How many Mafia hitmen does it take to light the bonfire? Three, One to set fire to the effigy, one to watch his back, and one to shoot any witnesses.
Q:Why is a doctor always calm. A: Because it has a lot of patients.
About 4,000 years ago: God: "I shall create a great plague and every living thing on Earth will die!" Fish: *Winks at God and slips him a $20 note* God: "Correction, I shall create a great flood!"
Chuck Norris doesn't have a beard by choice, even the jaws of life can't cut it.
Chuck Norris doesn't need oxygen tanks when scuba diving. He simply sucks all the life out of the ocean to breath.

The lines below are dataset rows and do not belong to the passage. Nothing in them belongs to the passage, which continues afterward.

<file path="config.mk">
export PLATFORM = sky130hd
export DESIGN_NAME = seq_tx
export DESIGN_NICKNAME = d
export VERILOG_FILES = /design/src/rtl/seq_pkg.sv /design/src/rtl/seq_tx.sv
export SDC_FILE = /design/constraint.sdc
export NUM_CORES = 1
export LEC_CHECK = 0
export ABC_AREA = 1
export CORE_MARGIN = 2
export CORE_UTILIZATION = 58
export DETAILED_ROUTE_END_ITERATION = 7
export PLACE_DENSITY_LB_ADDON = 0.3
export SLEW_MARGIN = 20
export SYNTH_ARGS = -nofsm -noshare
export SYNTH_HDL_FRONTEND = slang
export SYNTH_SLANG_ARGS = --single-unit
</file>
<file path="constraint.sdc">
create_clock -name clock -period 2.4 [get_ports clock]
set_clock_uncertainty 0.1 [all_clocks]
set_input_delay 0.24 -clock clock [delete_from_list [all_inputs] [get_ports clock]]
set_output_delay 0.24 -clock clock [all_outputs]
set_load 0.005 [all_outputs]
</file>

There were 11 people – ten men and one woman – hanging onto a rope that came down from a helicopter. They all decided that one person should get off, because if they didn’t, the rope would break and everyone would die. No one could decide who should go, so finally, the woman gave a really touching speech saying how she would give up her life to save the others, because women were used to giving up things for their husbands and children, giving in to men, and not receiving anything in return. When she finished speaking, all the men started clapping.
This older Jewish man was on the operating table awaiting surgery and he insisted that his son, a renowned surgeon, perform the operation. As he was about to receive the anesthesia he asked to speak to his son. "Yes Dad, what is it?" "Don’t be nervous, son, do your best and just remember, if it doesn’t go well, if something happens to me… your mother is going to come and live with you and your wife…"
The organizers of the concert complain to the conductor of a choir: You were supposed to bring a mixed choir, but I can see only men here. But it is a mixed choir – half of them know how to sing, and the other half- do not.
A: Why are you late? B: There was a man who lost a hundred dollar bill. A: That's nice. Were you helping him look for it? B: No, I was standing on it.
Baby, at midnight we celebrate one year from the last time you kissed me. Look how time files!